Here are the 7 sins:

  1. Gluttony. Too many topics. And those topics don’t have enough depth. Most shows burn through content. This is mostly a problem in the preparation process, rather than performance. When there’s too much content, each topic is usually shallow, lacking impact. There are limited points of view. These shows are informational, not provocative. You’re also doing too many features that don’t cut through. Get rid of all average features. Identify the hits. Do them more. And do them better.
  2. Sloth. You don’t OWN your content. That story about Taylor Swift is only important if you hijack it and make it yours. This is the art of curation, adding your unique perspective by projecting character traits through topics. Breaks featuring results from surveys and lists are weak, and lazy. And no matter how interesting the content, listeners won’t give you credit. Take it and own it.
  3. Vagueness. Promos and teases aren’t specific enough, and aren’t constructed to generate response. There’s nothing wrong with demonstrating the sound of the show in a promo, but do it with a call-to-action. That goes for teases too. A mention of “your weather forecast coming up” is nothing but a waste of time”. “More good times tomorrow morning” doesn’t inspire any action. It’s clutter. Invest time to provoke a reaction.
  4. Vanity. This is manifest by failing to respond spontaneously. On multi-personality shows, everyone is usually so focused on what they want to say, they don’t pay attention to what is being said…by cast members or listeners. Perform spontaneously, in the moment. If this is a weakness, join an improv team and develop response skills.
  5. Ignorance. Most personalities turn down the monitors when they aren’t talking. They have no idea how the listener is hearing the show. If you are ignorant to the music, weather, traffic, news, promos, sweepers and even those pesky commercials (you know, the other 95% of content on the air), you come off as distant and disconnected from the very things listeners hear most. This is a missed opportunity.
  6. Confusion. Features, benchmarks, contests, games, promos and liners are often complicated and hard to understand. There’s too much detail, not enough excitement. Just because you’ve been doing it every day for a month doesn’t mean they understand it.
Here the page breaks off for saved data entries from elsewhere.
From an optimization exercise on the open Yosys and OpenROAD flow, aimed at small area and a short achievable clock period; shortcuts taken in it are not production practice. RTL that was checked went through simulation tests only; none was proved equivalent to the original. Only the layout flow was run in runs 2 to 8; the RTL was not checked for function there. Power figures rest on the tool's default switching activity, not on a simulated workload.

[design/flow/flow/run.sh]
#!/bin/bash
set -euo pipefail
export BUFFER_PORTS_ARGS="-buffer_cell sky130_fd_sc_hd__buf_1"
export CTS_ARGS="-sink_clustering_enable -sink_clustering_size 150 -sink_clustering_max_diameter 1000 -buf_list sky130_fd_sc_hd__clkbuf_8 -root_buf sky130_fd_sc_hd__clkbuf_8 -repair_clock_nets"
bash standard.sh finish > standard_flow.log 2>&1
[design/flow/standard.sh]
#!/bin/bash
# synth_recipe.tcl (not shown) runs the flow's synth.tcl, then flattens the netlist and writes it again
# the make line also repeats each setting of config.mk as NAME=value (left out here)
make -C /OpenROAD-flow-scripts/flow DESIGN_CONFIG=/design/flow/config.mk WORK_HOME=/design/flow/orfs CLKGATE_MAP_FILE= SYNTH_SCRIPT=/design/flow/synth_recipe.tcl "${@:-finish}"
[design/flow/config.mk]
export PLATFORM = sky130hd
export DESIGN_NAME = kojisan_scale
export DESIGN_NICKNAME = kojisan_scale
export VERILOG_FILES = /design/flow/design.v
export SDC_FILE = /design/flow/constraint.sdc
export NUM_CORES = 4
export LEC_CHECK = 0
export CAP_MARGIN = 20
export CORE_MARGIN = 2
export CORE_UTILIZATION = 40
export SLEW_MARGIN = 20
[design/flow/constraint.sdc]
create_clock -name core_clock -period 10.0 [get_ports {clk}]
set_input_delay 2.0000 -clock core_clock [delete_from_list [all_inputs] [get_ports {clk}]]
set_output_delay 2.0000 -clock core_clock [all_outputs]
set_load 0.01 [all_outputs]
[design/flow/design.v]
module kojisan_scale (
    input  wire        clk,
    input  wire        rst,
    input  wire        in_valid,
    input  wire        in_sel,
    input  wire [15:0] in_raw,
    output reg         out_valid,
    output reg         out_sel,
    output reg  [31:0] out_q
);
    reg [15:0] r1; reg s1, v1;
    reg [20:0] p2; reg s2, v2;
    reg [23:0] n3; reg s3, v3;
    wire [20:0] p25 = {1'b0, r1, 4'b0000} + {2'b00, r1, 3'b000} + {5'b00000, r1};
    wire [23:0] n = s2 ? {1'b0, p2, 2'b00} : ({p2, 3'b000} - {3'b000, p2});
    wire [56:0] w = {1'b0, n3, 8'd0, n3} + {17'd0, n3, 16'd0}
                  + (s3 ? 57'h000000001000000 : 57'h1d3000001000000);
    always @(posedge clk) begin
        if (rst) begin v1 <= 1'b0; v2 <= 1'b0; v3 <= 1'b0; out_valid <= 1'b0; end
        else begin v1 <= in_valid; v2 <= v1; v3 <= v2; out_valid <= v3; end
        r1 <= in_raw; s1 <= in_sel;
        p2 <= p25;    s2 <= s1;
        n3 <= n;      s3 <= s2;
        out_q <= w[56:25]; out_sel <= s3;
    end
endmodule
==> flow_summary.json, run 1 <==
{
  "yosysTopAreaCell": "dfxtp_1",
  "pre_cts_slack_ns": 7.03,
  "drc": 0,
  "rsz0062_at_grt": "no",
  "insertion_delay_ns": 0.38,
  "final_nets": 723,
  "yosysMostFrequentCell": "dfxtp_1",
  "setup_viol": 0,
  "muxShareOfSynthArea": 0.00185,
  "drt-total-wl_um": 10300,
  "finalCritPeriodShare": 0.298,
  "layout_min_cycle_time_ns": 2.98,
  "finalPower_mw": 1.94,
  "required_ns": 10.27,
  "drtIter0Drc": 213,
  "post_dp_cell_area_um2": 5780,
  "ys_warn_count": 1,
  "synth_area_um2": 5400,
  "fillers": 1308,
  "yosysSeqAreaShare": 0.374,
  "syn_avg_cell_area_um2": 9.23,
  "grt-ovfl-total": 0,
  "fin_skew_ns": 0.0123,
  "areaGrowthSynthToFinish_pct": 10.7,
  "synth_top_family_by_area": "compound AO/OA/AOI/OAI gates",
  "io_pins": 54,
  "gp_congestion": 0.917,
  "cts_tree": "done",
  "synth_xor_area_frac": 0.0908,
  "die_h_um": 120,
  "synth_top_area_frac": 0.374,
  "hold_class": "reg -> reg",
  "synth_ff_type": "dfxtp_1",
  "postCtsSetupRepairBufs": 0,
  "cts_root_buf": "clkbuf_8",
  "start_kind": "flop",
  "synth_fa_ha_area_frac": 0.171,
  "die_w_um": 120,
  "slew_headroom": 0.697,
  "cp_max_fo": 3,
  "synth_edf_count": 0,
  "async_reset_ff_frac": 0,
  "max_cap_violations": 0,
  "clk_path_buf_depth": 2,
  "synth_top_cells_by_count": "dfxtp_1, nand2_1, ha_1",
  "grt_max_degree": 50,
  "ys_seq_elements": 101,
  "detail-route-antenna-nets": 0,
  "ir_worst_vdd_mv": 0.123,
  "endpoint_kind": "flop",
  "crit_buf_inv": 0,
  "fin_cells": 818,
  "vias": 4045,
  "cts_buffers": 9,
  "grt_pass1_wl_um": 17800,
  "crit_arrival_ns": 3.25,
  "worst_slew_pin_slew_ns": 0.448,
  "dp.cells": 802,
  "dr.pass1.iters": 4,
  "tns_ns": 0,
  "synthDistinctLibCells": 58,
  "dpl.hpwl_um": 8270,
  "synth-simple-area-share": 0.144,
  "rows": 42,
  "htreeDepth": 3,
  "cts_num_sinks": 101,
  "path_cells": "fa_1 > ha_1 > fa_1 > a21o_1 > a21o_1 > a21oi_1 > o21ai_1 > a21oi_1 > nor3_1 > a311o_1",
  "start_util": 0.409,
  "syn_inst": 585,
  "synth_compound_area_frac": 0.183,
  "crit_slowest_cell": "dfxtp_1",
  "die-area_um2": 14400,
  "path_delay_family": "compound AO/OA/AOI/OAI gates",
  "finalWorstSetupSlack_ns": 7.02,
  "fmaxAchievable_mhz": 335,
  "finalHoldViolations": 0,
  "grt_pass1_vias": 3971,
  "leakagePower_nw": 2.55,
  "core_area_um2": 13200,
  "powerDensity_nw_per_um2": 325,
  "drive_above_1_share": 0.0483,
  "routedWlPerCell_um": 12.5,
  "grt_use_total": 0.153,
  "num_antenna_cells": 0,
  "finalMaxSlewViolations": 0,
  "cts.repair.resized": 0,
  "postLayoutCellArea_um2": 5980,
  "routed_via_density": 4.94,
  "grt_antenna_before_repair": 0,
  "status": "complete, no violations",
  "postCtsHoldBufs": 0,
  "path_class": "reg -> reg",
  "io_buffers": 53,
  "worst_path_largest_cell_delay_ns": 0.45,
  "clk_pin_slew_ns": 0.09,
  "synth_area_leaders": "dfxtp_1, ha_1, xnor2_1"
}
[final cells by class]
class	count	area, µm²	area share
inverter	36	135	0.0226
tap	176	220	0.0368
clock inverter	7	80.1	0.0134
timing repair buffer	54	206	0.0345
clock buffer	9	124	0.0207
sequential	101	2020	0.338
multi-input combinational	435	3190	0.534
[flip-flops by register name (all words and copies together) (netlist names)]
register and cells:
out_valid 1, v2 1, out_sel 1, s3 1, v1 1, s2 1, p2 21, v3 1
s1 1, out_q 32, n3 24, r1 16
[power breakdown]
part	total (mW)	internal [mW]	switching (mW)
Sequential	0.664	0.552	0.112
Combinational	1.02	0.436	0.585
Clock	0.260	0.119	0.140
Total	1.94	1.11	0.836
[final timing paths]
path                            startpoint  cells past startpoint  slack, ns  endpoint
worst min-delay path                    s1                      0       0.33        s2
worst max register to register       r1[4]                     10       7.02    p2[14]
worst max-delay path                 r1[4]                     10       7.02    p2[14]
worst min register to register          s1                      0       0.33        s2
[per-layer routing]
| layer | global-route usage | routed length [µm] |
|---|---|---|
| met5 | 0 | 0 |
| met4 | 0.0757 | 327 |
| met2 | 0.250 | 4700 |
| met3 | 0.0392 | 516 |
| met1 | 0.188 | 4710 |
[cells by family (layout without fill, tap and decap cells)]
| family | Yosys count | after routing |
|---|---|---|
| compound gates | 155 | 155 |
| xor+xnor | 56 | 56 |
| fa+ha+maj | 66 | 66 |
| buf+inv | 49 | 106 |
| flops | 101 | 101 |
| mux | 1 | 1 |
| simple gates | 157 | 157 |
[per-stage QoR]
step	hold WS, ns	util
2_1_floorplan	0.310	-
3_5_place_dp	0.316	0.438
4_1_cts	0.339	0.453
6_report	0.334	0.453
5_1_grt	0.341	0.453
3_3_place_gp	0.312	0.438
[cell usage in the layout, fill, tap and decap left out, types with 2 or more instances in the layout]
cell type  netlist  layout
xor2_1          25      25
nand2_1         61      61
o211ai_1         3       3
o22ai_1          3       3
and4_1           2       2
o31a_1           2       2
a41oi_1          3       3
nor3b_1          2       2
nand3_1         10      10
nand4_1          4       4
o21a_1           7       7
or3_1            4       4
nor4b_2          2       2
fa_1            13      13
a21o_1           9       9
or2_2            3       3
a311oi_1         2       2
and2_1           2       2
nor2b_1         13      13
nor3_1           6       6
o21ai_0         36      36
nand2b_1         7       7
a21oi_1         50      50
and3_1           3       3
nor2_1          32      32
dfxtp_1        101     101
buf_1            1      53
a211oi_1         2       2
clkbuf_8         0       9
xnor2_1         31      31
a31oi_1          6       6
ha_1            53      53
o21ai_1          9       9
o31ai_1          4       4
inv_1           36      36
o21bai_1         5       5
inv_6            0       3
==> inputs of run 2 (changes only) <==
==> design/flow/design.v (replaced) <==
module kojisan_scale (
    input  wire        clk,
    input  wire        rst,
    input  wire        in_valid,
    input  wire        in_sel,
    input  wire [15:0] in_raw,
    output reg         out_valid,
    output reg         out_sel,
    output reg  [31:0] out_q
);
    reg [15:0] r1; reg s1, v1;
    reg [23:0] n3; reg s3, v3;
    wire [23:0] n  = s1 ? r1 * 24'd100 : r1 * 24'd175;
    wire [56:0] w = {1'b0, n3, 8'd0, n3} + {17'd0, n3, 16'd0}
                  + (s3 ? 57'h000000001000000 : 57'h1d3000001000000);
    always @(posedge clk) begin
        if (rst) begin v1 <= 1'b0; v3 <= 1'b0; out_valid <= 1'b0; end
        else begin v1 <= in_valid; v3 <= v1; out_valid <= v3; end
        r1 <= in_raw; s1 <= in_sel;
        n3 <= n;      s3 <= s1;
        out_q <= w[56:25]; out_sel <= s3;
    end
endmodule
==> design/flow/run.sh (new file) <==
#!/bin/bash
# synth_recipe.tcl (not shown) runs the flow's synth.tcl, then flattens the netlist and writes it again
# the make line also repeats each setting of config.mk as NAME=value (left out here)
make -C /OpenROAD-flow-scripts/flow DESIGN_CONFIG=/design/flow/config.mk WORK_HOME=/design/flow/orfs CLKGATE_MAP_FILE= SYNTH_SCRIPT=/design/flow/synth_recipe.tcl finish
removed: design/flow/flow/run.sh
removed: design/flow/standard.sh
==> run 2 against run 1 <==
  * Still clean on timing, DRC and antenna
  * Die area grew 36%
  * Combinational power grew 57%
  * Flip-flop and latch count shrank 23
  * Synthesized cell count grew 39%
  * Critical endpoint is now n3[23]
  * Largest power group unchanged
==> flow_summary.json, run 2 <==
{
  "drive_above_1_share": 0.0451,
  "dpl.hpwl_um": 13300,
  "start_kind": "flop",
  "rsz0062_at_grt": "no",
  "worst_path_largest_cell_delay_ns": 0.57,
  "die_h_um": 140,
  "dp.cells": 1079,
  "routedWlPerCell_um": 14.4,
  "multi_input_area_um2": 5120,
  "synth_area_um2": 7440,
  "finalPower_mw": 2.47,
  "areaGrowthSynthToFinish_pct": 13.7,
  "cpMostUsedCell": "fa_1",
  "detail-route-antenna-nets": 0,
  "clk_pin_slew_ns": 0.06,
  "setup_viol": 0,
  "synth_ff_type": "dfxtp_1",
  "seqCellArea_um2": 1560,
  "worstSetupEndpoint": "n3[23]",
  "start_util": 0.411,
  "cts_num_sinks": 78,
  "path_cells": "ha_1 > fa_1 > fa_1 > inv_1 > fa_1 > inv_1 > ha_1 > a21oi_1 > nor2_1 > a211oi_1 > a31o_4 > nor4b_2 > a211oi_2 > mux2_4",
  "postCtsSetupRepairBufs": 0,
  "grt_use_total": 0.170,
  "syn_avg_cell_area_um2": 9.15,
  "async_reset_ff_frac": 0,
  "slew_headroom": 0.606,
  "synth_compound_area_frac": 0.147,
  "endpoint_kind": "flop",
  "worst_slew_pin_slew_ns": 0.587,
  "routed_via_density": 4.91,
  "yosysTopAreaCell": "dfxtp_1",
  "reg2regPathDepth": 14,
  "dr.pass1.iters": 4,
  "synth_top_area_frac": 0.210,
  "die_w_um": 140,
  "synth-simple-area-share": 0.104,
  "largest_register": "out_q",
  "drtIter0Drc": 240,
  "hold_class": "reg -> reg",
  "cts_tree": "done",
  "grt_pass1_vias": 5441,
  "crit_slowest_cell": "dfxtp_1",
  "synth_edf_count": 0,
  "clk_path_buf_depth": 2,
  "rows": 49,
  "synth_top_family_by_area": "adder cells",
  "num_antenna_cells": 0,
  "grt_pass1_wl_um": 27000,
  "powerDensity_nw_per_um2": 293,
  "grt_max_degree": 48,
  "htreeDepth": 3,
  "grt-ovfl-total": 0,
  "cp_max_fo": 7,
  "postCtsHoldBufs": 0,
  "max_cap_violations": 0,
  "final_cell_mix": "inv_1, ha_1, dfxtp_1, fa_1, clkdlybuf4s50_1",
  "yosysSeqAreaShare": 0.210,
  "layout_commonest_cell": "inv_1",
  "top_regs": "out_q (32), n3 (24), r1 (16)",
  "leakagePower_nw": 4.18,
  "io_pins": 54,
  "path_class": "reg -> reg",
  "synth_area_leaders": "dfxtp_1, ha_1, fa_1",
  "synth_fa_ha_area_frac": 0.372,
  "fin_cells": 1094,
  "worstReg2RegEnd": "n3[23]",
  "io_buffers": 53,
  "cts_buffers": 9,
  "fin_skew_ns": 0.0143,
  "drc": 0,
  "ir_worst_vdd_mv": 0.115,
  "finalMaxSlewViolations": 0,
  "core_area_um2": 18100,
  "final_nets": 1064,
  "synthDistinctLibCells": 71,
  "muxShareOfSynthArea": 0.00908,
  "fmaxAchievable_mhz": 214,
  "synth_top_cells_by_count": "inv_1, ha_1, dfxtp_1",
  "tns_ns": 0,
  "finalCritPeriodShare": 0.467,
  "fillers": 1751,
  "insertion_delay_ns": 0.35,
  "die-area_um2": 19700,
  "synth_xor_area_frac": 0.0565,
  "layout_min_cycle_time_ns": 4.67,
  "status": "complete, no violations",
  "ys_warn_count": 1,
  "crit_arrival_ns": 4.90,
  "vias": 5374,
  "cts_root_buf": "clkbuf_16",
  "grt_antenna_before_repair": 0,
  "rrSetupSlack_ns": 5.33,
  "drt-total-wl_um": 15800,
  "required_ns": 10.23,
  "largest_reg_flops": 32,
  "yosysMostFrequentCell": "inv_1",
  "ys_seq_elements": 78,
  "startpoint": "r1[5]",
  "gp_congestion": 0.876,
  "timing.rr.start": "r1[5]",
  "cts.repair.resized": 0,
  "finalHoldViolations": 0,
  "syn_inst": 813
}
==> run 2: cell count changes after synthesis, sizes merged, moves of 13 or more <==
cell,before,now
nand2,61,45
fa,13,64
ha,53,119
a21o,9,22
dfxtp,101,78
inv,36,169
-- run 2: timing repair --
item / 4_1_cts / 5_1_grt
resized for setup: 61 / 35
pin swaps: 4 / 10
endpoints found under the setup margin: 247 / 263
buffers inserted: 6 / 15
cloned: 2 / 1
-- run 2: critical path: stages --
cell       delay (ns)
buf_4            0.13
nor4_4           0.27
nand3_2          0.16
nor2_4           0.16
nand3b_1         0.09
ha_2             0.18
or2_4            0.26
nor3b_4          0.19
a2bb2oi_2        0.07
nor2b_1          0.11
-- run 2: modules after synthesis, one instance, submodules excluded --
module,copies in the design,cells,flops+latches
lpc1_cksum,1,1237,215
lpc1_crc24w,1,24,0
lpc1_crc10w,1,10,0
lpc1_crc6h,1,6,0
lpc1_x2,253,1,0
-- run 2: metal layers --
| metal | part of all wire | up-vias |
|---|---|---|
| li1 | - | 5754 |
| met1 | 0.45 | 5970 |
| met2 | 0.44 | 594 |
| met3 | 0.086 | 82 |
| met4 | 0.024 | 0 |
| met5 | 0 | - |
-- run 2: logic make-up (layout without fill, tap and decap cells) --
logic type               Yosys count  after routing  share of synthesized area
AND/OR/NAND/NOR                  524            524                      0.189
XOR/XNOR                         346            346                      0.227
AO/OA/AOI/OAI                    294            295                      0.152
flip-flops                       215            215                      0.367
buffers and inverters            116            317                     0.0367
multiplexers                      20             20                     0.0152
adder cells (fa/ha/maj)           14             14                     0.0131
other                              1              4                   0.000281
Context: an optimization exercise on an open-source flow, tuned for small area, a short achievable clock period and few clock cycles. The choices shown serve that exercise and are no tape-out recipe.
The RTL was checked by simulation tests, not by an equivalence proof against the original design.
Power figures rest on the tool's default switching activity, not on a simulated workload.

==> flow/design.v (excerpt) <==
module tsc_sponge (
    input  wire         clk,
    input  wire         rst,         
    input  wire         cmd_valid,
    output wire         cmd_ready,
    input  wire [1:0]   cmd_op,      
    input  wire [7:0]   din_len,     
    input  wire [485:0] din,         
    output wire [485:0] dout,        
    output wire         absorbed     
);
Size: about 18000 cells after synthesis, about 990 I/O pins, roughly 130000 µm² of cells after synthesis.
Settings: LEC_CHECK=0, CAP_MARGIN=15, CORE_MARGIN=2, CORE_UTILIZATION=35, CTS_CLUSTER_DIAMETER=100, CTS_CLUSTER_SIZE=16, GPL_TIMING_DRIVEN=0, PLACE_DENSITY=0.55, SLEW_MARGIN=15; clock period 6.5 ns.
standard.sh (not shown) runs the stock make flow with config.mk's settings and CLKGATE_MAP_FILE= SYNTH_SCRIPT=/design/flow/synth_recipe.tcl, a recipe that flattens the netlist after the stock synthesis.
==> flow/flow/run.sh <==
#!/bin/bash
# Own layout flow: the standard flow (standard.sh, same synthesis script and
# config.mk settings), except that
#  - modules tsc_zp, tsc_sub, tsc_inj (substitution layer, round constants), tsc_upd and
#    tsc_absupd (state update,
#    absorb) come from flow/tsc_map.v, hand-mapped netlists of the same functions
#    in sky130_fd_sc_hd cells;
#  - the ABC buffers are removed at floorplan instead of an early timing repair;
#  - the port buffers are buf_2 cells and the resizer may change a cell's footprint;
#  - after global placement, high-fanout nets get placement-based buffer trees
#    (flow/pre_resize.tcl, flow/trees.tcl) before the standard repair_design, and
#    the output port buffers are moved next to the flip-flops that drive them
#    (flow/outbuf.tcl);
#  - timing repair after CTS and global routing aims SETUP_MARGIN ns below the period.
set -euo pipefail
W=$(pwd)
SETUP_MARGIN=${SETUP_MARGIN:-3.8}
awk 'BEGIN{skip=0} /^[ \t]*module[ \t]+(tsc_zp|tsc_sub|tsc_inj|tsc_upd|tsc_absupd)[ \t]*[(#]/{skip=1} {if(!skip)print} skip&&/^[ \t]*endmodule/{skip=0}' \
    design.v > layout_design.v
grep -qE "module (tsc_zp|tsc_sub|tsc_inj|tsc_upd|tsc_absupd)\b" layout_design.v && { echo "module not removed" >&2; exit 1; }
cat flow/tsc_map.v >> layout_design.v
sed "s#^export VERILOG_FILES *=.*#export VERILOG_FILES = $W/layout_design.v#" config.mk > config_own.mk
grep -q "layout_design.v" config_own.mk || { echo "VERILOG_FILES not set" >&2; exit 1; }
sed "s#$W/config.mk#$W/config_own.mk#g" standard.sh > own.sh
grep -q "config_own.mk" own.sh || { echo "config path not replaced" >&2; exit 1; }
bash own.sh REMOVE_ABC_BUFFERS=1 MATCH_CELL_FOOTPRINT=0 \
    "BUFFER_PORTS_ARGS=-buffer_cell sky130_fd_sc_hd__buf_2" \
    PRE_RESIZE_TCL=$W/flow/pre_resize.tcl \
    SETUP_SLACK_MARGIN=$SETUP_MARGIN finish > own_flow.log 2>&1
test -s out/final.def
==> flow/flow/outbuf.tcl <==
# Output port buffers next to the flip-flops that drive them: the flip-flop then sees
# a short wire, and the buffer drives the long wire to the pin.
proc tsc_output_buffers_near_drivers {} {
  set block [ord::get_db_block]
  set n 0
  foreach bterm [$block getBTerms] {
    if {[$bterm getIoType] != "OUTPUT"} continue
    set net [$bterm getNet]
    if {$net == "NULL"} continue
    foreach it [$net getITerms] {
      if {![$it isOutputSignal]} continue
      set buf [$it getInst]
      if {[[$buf getMaster] getName] ni {sky130_fd_sc_hd__buf_2 sky130_fd_sc_hd__buf_4}} continue
      foreach bi [$buf getITerms] {
        if {![$bi isInputSignal]} continue
        set inet [$bi getNet]
        if {$inet == "NULL"} continue
        foreach di [$inet getITerms] {
          if {![$di isOutputSignal]} continue
          set loc [[$di getInst] getLocation]
          $buf setLocation [lindex $loc 0] [lindex $loc 1]
          incr n
        }
      }
    }
  }
  puts "tsc_output_buffers_near_drivers: $n buffers moved"
}
==> flow/flow/pre_resize.tcl <==
# After global placement, before the first repair_design: buffer trees for the
# high-fanout nets (the state-update selects reach every lane), built from the
# placement, and the output port buffers moved next to their drivers.
source [file join [file dirname [info script]] trees.tcl]
tsc_fanout_trees 24 12 sky130_fd_sc_hd__buf_4
source [file join [file dirname [info script]] outbuf.tcl]
tsc_output_buffers_near_drivers
Other scripts of this flow, unchanged in this note and not shown: flow/flow/trees.tcl, flow/flow/tsc_map.v
The baseline finished clean.
Testbench counts at the start, summed over its fixed seeds: cycles 32,184.
Rerun with:
--- a/flow/flow/run.sh
+++ b/flow/flow/run.sh
@@ -11,3 +11 @@
-#    (flow/pre_resize.tcl, flow/trees.tcl) before the standard repair_design, and
-#    the output port buffers are moved next to the flip-flops that drive them
-#    (flow/outbuf.tcl);
+#    (flow/pre_resize.tcl, flow/trees.tcl) before the standard repair_design;
@@ -17 +15 @@
-SETUP_MARGIN=${SETUP_MARGIN:-3.8}
+SETUP_MARGIN=${SETUP_MARGIN:-3.7}
==> flow/flow/pre_resize.tcl (replaced) <==
# Before the first repair_design: buffer trees for the high-fanout signal nets (the
# state-update selects reach every lane), built from the global placement.
source [file join [file dirname [info script]] trees.tcl]
tsc_fanout_trees 24 12 sky130_fd_sc_hd__buf_4
Settings changed: CORE_UTILIZATION 35 to 42, PLACE_DENSITY 0.55 to 0.6.
removed: flow/flow/outbuf.tcl
- clock power goes up by 4.6%
- clock-buffer cell count grows by 10
- global-route usage increases by 9.3 points
- routed wire length hardly moves
- first-iteration DRC count climbs by 3.0%
- design area came out lower by 4.3%
Rerun with:
--- a/flow/flow/run.sh
+++ b/flow/flow/run.sh
@@ -15 +15 @@
-SETUP_MARGIN=${SETUP_MARGIN:-3.7}
+SETUP_MARGIN=${SETUP_MARGIN:-3.5}
Settings changed: CORE_UTILIZATION 42 to 35, PLACE_DENSITY 0.6 to 0.55.
What happened: The changed run went through all stages and came out clean; clock-buffer cell count falls by 2; core utilization falls by 9.4 points; cell area goes down by 2.6%.
Rerun with:
--- a/flow/flow/run.sh
+++ b/flow/flow/run.sh
@@ -15 +15 @@
-SETUP_MARGIN=${SETUP_MARGIN:-3.5}
+SETUP_MARGIN=${SETUP_MARGIN:-3.7}
Settings changed: CAP_MARGIN 15 to 10, SLEW_MARGIN 15 to 10.
Effect: Power came out higher slightly; cell count came out higher slightly; design area came out higher by a few percent; clock skew came out higher by 0.0065 ns.
Rerun with:
Settings changed: CAP_MARGIN 10 to 15, SLEW_MARGIN 10 to 15.
Effect: Core utilization came out higher by 0.21 points; clock-buffer cell count came out higher by 7; non-clock buffer count came out higher by 45; combinational power stays flat; worst setup slack gets better by 0.011 ns; routed wire length is about the same.

==> static timing again, ports no longer ideal <==
In the flow no input, the clock included, has a driving cell. The finished layouts below were timed again as built, in two steps. Step 1 (the two cells are an assumption about what drives the block):
set clk [get_ports {clk}]
set_driving_cell -lib_cell sky130_fd_sc_hd__clkbuf_16 $clk
set_driving_cell -lib_cell sky130_fd_sc_hd__buf_2 [delete_from_list [all_inputs] $clk]
Step 2 times the ports against the registers' clock, not the clock port: input delays grow and output delays shrink by t, the midpoint of the rising clock arrivals with the driver on. a / b / c = ideal / step 1 / step 2; a / b = the first two.
run	t, ns	setup slack, ns	worst setup path at the end
the first run	1.083	3.498 / 3.498 / 2.550	input to register
the second run	1.062	3.404 / 3.297 / 2.585	input to register
the third run	1.060	3.319 / 3.319 / 2.333	input to register
the fourth run	1.063	3.532 / 3.435 / 2.508	input to register
the fifth run	1.058	3.543 / 3.432 / 2.601	input to register
After both steps every run listed still meets setup and hold. For the fourth run, which loses most, drivers alone change the setup slack by -0.097 ns; drivers and shift together by -1.024 ns.
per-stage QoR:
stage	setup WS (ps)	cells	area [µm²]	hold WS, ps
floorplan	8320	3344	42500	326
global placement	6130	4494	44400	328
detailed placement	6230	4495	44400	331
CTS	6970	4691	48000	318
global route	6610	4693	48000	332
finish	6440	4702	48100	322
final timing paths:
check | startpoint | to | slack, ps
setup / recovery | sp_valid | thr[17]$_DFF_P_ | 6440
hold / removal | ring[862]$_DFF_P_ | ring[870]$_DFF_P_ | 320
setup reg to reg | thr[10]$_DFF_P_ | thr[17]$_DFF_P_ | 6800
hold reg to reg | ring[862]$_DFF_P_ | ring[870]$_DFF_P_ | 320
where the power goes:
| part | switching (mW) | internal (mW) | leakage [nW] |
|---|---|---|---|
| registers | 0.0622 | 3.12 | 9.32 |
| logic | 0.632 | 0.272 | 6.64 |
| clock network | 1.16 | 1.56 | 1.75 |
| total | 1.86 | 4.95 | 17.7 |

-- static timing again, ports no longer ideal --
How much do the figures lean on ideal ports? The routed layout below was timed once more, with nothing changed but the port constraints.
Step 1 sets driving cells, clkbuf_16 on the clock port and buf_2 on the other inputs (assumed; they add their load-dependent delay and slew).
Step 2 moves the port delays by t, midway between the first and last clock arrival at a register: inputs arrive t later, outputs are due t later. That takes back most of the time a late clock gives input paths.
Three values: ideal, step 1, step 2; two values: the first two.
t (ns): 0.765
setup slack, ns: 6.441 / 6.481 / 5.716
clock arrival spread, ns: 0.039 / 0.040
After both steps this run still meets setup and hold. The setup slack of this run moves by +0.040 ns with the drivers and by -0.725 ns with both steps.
Explain it clearly as if they’re hearing it for the first time. Leave the meaningless details for the website. You don’t have to tell me that “The Garth Brooks concert is coming up on Friday the 17th at 8pm at the Sports Arena, and tickets are available by calling (number) or you can get details on Ticketmaster’s website.” Just tell me how to participate! Make it easy! And stop with the clever names that don’t position what the features is all about!
  7. Honesty. If you aren’t constantly and objectively evaluating the show, it won’t improve. Programmers and talent both need to get better at monitoring and adjusting performance. It’s shocking how many shows haven’t listened to audio in months, some in years. Listen weekly at least, daily if possible. And listen to the show like a listener, not a broadcaster. It’ll change how you perform.

Turn away from your old habits and set yourself free!

Find out more:

www.tjohnsonmediagroup.com

email:[email protected]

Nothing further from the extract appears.